規則的な呼吸を繰り返す紅に、彼は安堵にも似た溜め息を漏らす。
かかる髪の毛を指で払ってその頬に手を当てる。
「紅…」
彼女の名を紡いでも、閉ざされた瞼はそのまま。
覚醒を願うように、日番谷は彼女の手を握り締めた。
「――――っ…紅っ!!!」
搾り出すような日番谷の声。
しかし、止まる事を知らぬ神鎗はその使命を全うするように真っ直ぐに自身を伸ばす。
その先に居る、紅と雛森に向かって。
ギィンッと、音が響いた。
「松本…霧渡…!」
刀を防いだのは乱菊。
そして霧渡は己の刀を構えつつも紅を抱き上げ、神鎗の矛先から逃していた。
己の隊長である日番谷に声を発する乱菊の傍らで、霧渡は紅を見下ろす。
「隊長…」
紡いだ声が彼女の意識を覚醒させるには至らない。
一陣の風を残して去った市丸。
彼の気配が完全に消え去るや否や、日番谷は紅の元へと駆け寄る。
「紅!!」
浅い呼吸を繰り返す紅に、日番谷が焦りの表情を見せた。
「紅!紅っ!!」
「日番谷隊長、落ち着いてください。

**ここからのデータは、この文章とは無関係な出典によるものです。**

// bicubic
module bicubic(clk, rst, act, in, out_0, out_1, out_2, out_3);
Size: about 830 flip-flops, roughly 0.052 mm2 of cells after synthesis.
clock: 2.58 ns
lec_check: 0
abc_area: 1
cap_margin: 20
core_margin: 2
core_utilization: 72
cts_cluster_diameter: 395
cts_cluster_size: 10
place_density: 0.41
setup_slack_margin: 0.75
slew_margin: 20
tns_end_percent: 5
run.sh (not shown) runs the stock make flow with config.mk's settings and CLKGATE_MAP_FILE=.
The baseline aborted during clock tree synthesis (4_1_cts) on DPL-0033.
module adc_processing #(
    parameter int SCALING_FACTOR = 310866,
    parameter int SHIFT_FACTOR   = 19,
    parameter int NEGATIVE_FACTOR = 12
) (
    input  logic        clk,
    input  logic        reset,
    input  logic        ready,
    input  logic [15:0] data,
    output logic [15:0] ave_data,
    output logic [15:0] scaled_adc_data
);
    localparam int SCALING_FACTOR_WIDTH = $clog2(SCALING_FACTOR) + 1;
    localparam int INTERMEDIATE_WIDTH = 16 + SCALING_FACTOR_WIDTH;
    logic [INTERMEDIATE_WIDTH-1:0] scaled_adc_data_temp; 
    logic [15:0] scaled_adc_data_pipe;
    averager #(
        .power(8),  
        .N(16)      
    ) AVERAGER (
        .reset(reset),
        .clk(clk),
        .EN(ready),
        .Din(data),
        .Q(ave_data)
    );
    always_ff @(posedge clk) begin
        if (reset) begin
            scaled_adc_data <= 0;
            scaled_adc_data_temp <= 0;
            scaled_adc_data_pipe <= 0;
        end
        else if (ready) begin
            scaled_adc_data_temp <= ave_data * SCALING_FACTOR;             
            scaled_adc_data_pipe <= scaled_adc_data_temp >> SHIFT_FACTOR;  
            scaled_adc_data      <= scaled_adc_data_pipe - 12;             
        end                                                
    end                                                    
endmodule
## yarrow
Design calculator, start of the top module:
module calculator #(parameter BCDdigits = 2,parameter cols_count=4,parameter rows_count=4)(
                                                                                          input clk,rst,start,
                                                                                          output [cols_count-1:0] cols,
                                                                                          input [rows_count-1:0] rows,
                                                                                          output reg [7:0] digit1,digit2,digit3,digit4,
                                                                                          output reg sign);
  wire [BCDdigits*4*2-1:0] display;
  wire [3:0]encode_data;
  wire done,ack;
  keypad_controller kpad_controller(.clk(clk), .rst(rst), .enable(start), .ack(ack),.cols(cols),.rows(rows),.encode_data(encode_data),.done(done));
  control_logic control_logic(.data(encode_data), .clk(clk), .rst(rst), .done(done), .ack(ack), .display(display),.sign(sign));
  display disp(.display_data(display[15:0]),.seven_seg_data1(digit1),.seven_seg_data2(digit2),.seven_seg_data3(digit3),.seven_seg_data4(digit4));
 endmodule
Settings: LEC_CHECK=0, CAP_MARGIN=20, CORE_MARGIN=2, CORE_UTILIZATION=57, CTS_CLUSTER_DIAMETER=187, CTS_CLUSTER_SIZE=99, GPL_ROUTABILITY_DRIVEN=0, SLEW_MARGIN=20, TNS_END_PERCENT=5; clock period 85.0 ns.
run.sh (not shown) runs the stock make flow with config.mk's settings and CLKGATE_MAP_FILE=.
yarrow finished all stages; the layout is clean.
Setup changes, yarrow to ember
- CORE_UTILIZATION changed from 57 to 68
- TNS_END_PERCENT removed (was 5)
- GPL_ROUTABILITY_DRIVEN removed (was 0)
- CTS_CLUSTER_SIZE removed (was 99)
- CTS_CLUSTER_DIAMETER removed (was 187)
- the clock period (ns, I/O delays scaled along) changed from 85.0 to 85.1
[summary]
- Area growth from synthesis to layout: ember vs yarrow down 0.47 points
- Of ember and yarrow, yarrow shows the higher sum of net half-perimeters after detailed placement, with ember below it.
- Against yarrow, ember comes in 22 ps lower on worst hold slack.
$ cat design/flow/run.sh
#!/bin/bash
# the make line also repeats each setting of config.mk as NAME=value (left out here)
make -C /OpenROAD-flow-scripts/flow DESIGN_CONFIG=/design/flow/config.mk WORK_HOME=/design/flow/orfs CLKGATE_MAP_FILE= finish
$ cat design/flow/config.mk
export PLATFORM = sky130hd
export DESIGN_NAME = core
export DESIGN_NICKNAME = core
export VERILOG_FILES = /design/flow/design.v
export SDC_FILE = /design/flow/constraint.sdc
export NUM_CORES = 4
export LEC_CHECK = 0
export ABC_AREA = 1
export CAP_MARGIN = 20
export CORE_ASPECT_RATIO = 1.35
export CORE_MARGIN = 2
export CORE_UTILIZATION = 69
export CTS_CLUSTER_DIAMETER = 400
export CTS_CLUSTER_SIZE = 93
export PLACE_DENSITY = 0.42
export SLEW_MARGIN = 20
$ cat design/flow/constraint.sdc
create_clock -name core_clock -period 3.05 [get_ports {I_clk}]
set_input_delay 0.6100 -clock core_clock [delete_from_list [all_inputs] [get_ports {I_clk}]]
set_output_delay 0.6100 -clock core_clock [all_outputs]
set_load 0.01 [all_outputs]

隊長を四番隊へ」
ここまで冷静を欠いた彼は初めてだな、と思いながらも霧渡はそう進言する。
彼の落ち着き払った言葉に日番谷は思い出したように頷く。
「あ、あぁ…そうだな」
彼は漸く気づいたように霧渡から紅の身体を受け取り、その腕にしっかりと抱いた。
それは自分の仕事だろうと思うが、霧渡は一つ溜め息を零すだけに止めて雛森を抱き上げる。
音もなく駆け出した日番谷の背中を追うようにして、彼らも足を進めた。
「……――…」
「紅?」
紅の唇が何かを紡いだ気がして、日番谷が静かに声をかける。
だが、返ってきたのはそれに対しての答えではなかった。
「…瑣迅(さじん)……」
小さな声は、それでも日番谷の耳に届く。
右手で彼女の手を握り締めたまま、日番谷は空いた手を彼女の頬に添えた。
「紅…」
閉ざされたままだった瞼が揺れる。
覚醒は近い。
「何で…お前の口から『紡がれぬ名を持つ者』が出て来るんだよ…」
絡みあう無数の未来は、確実に近づいて来ていた。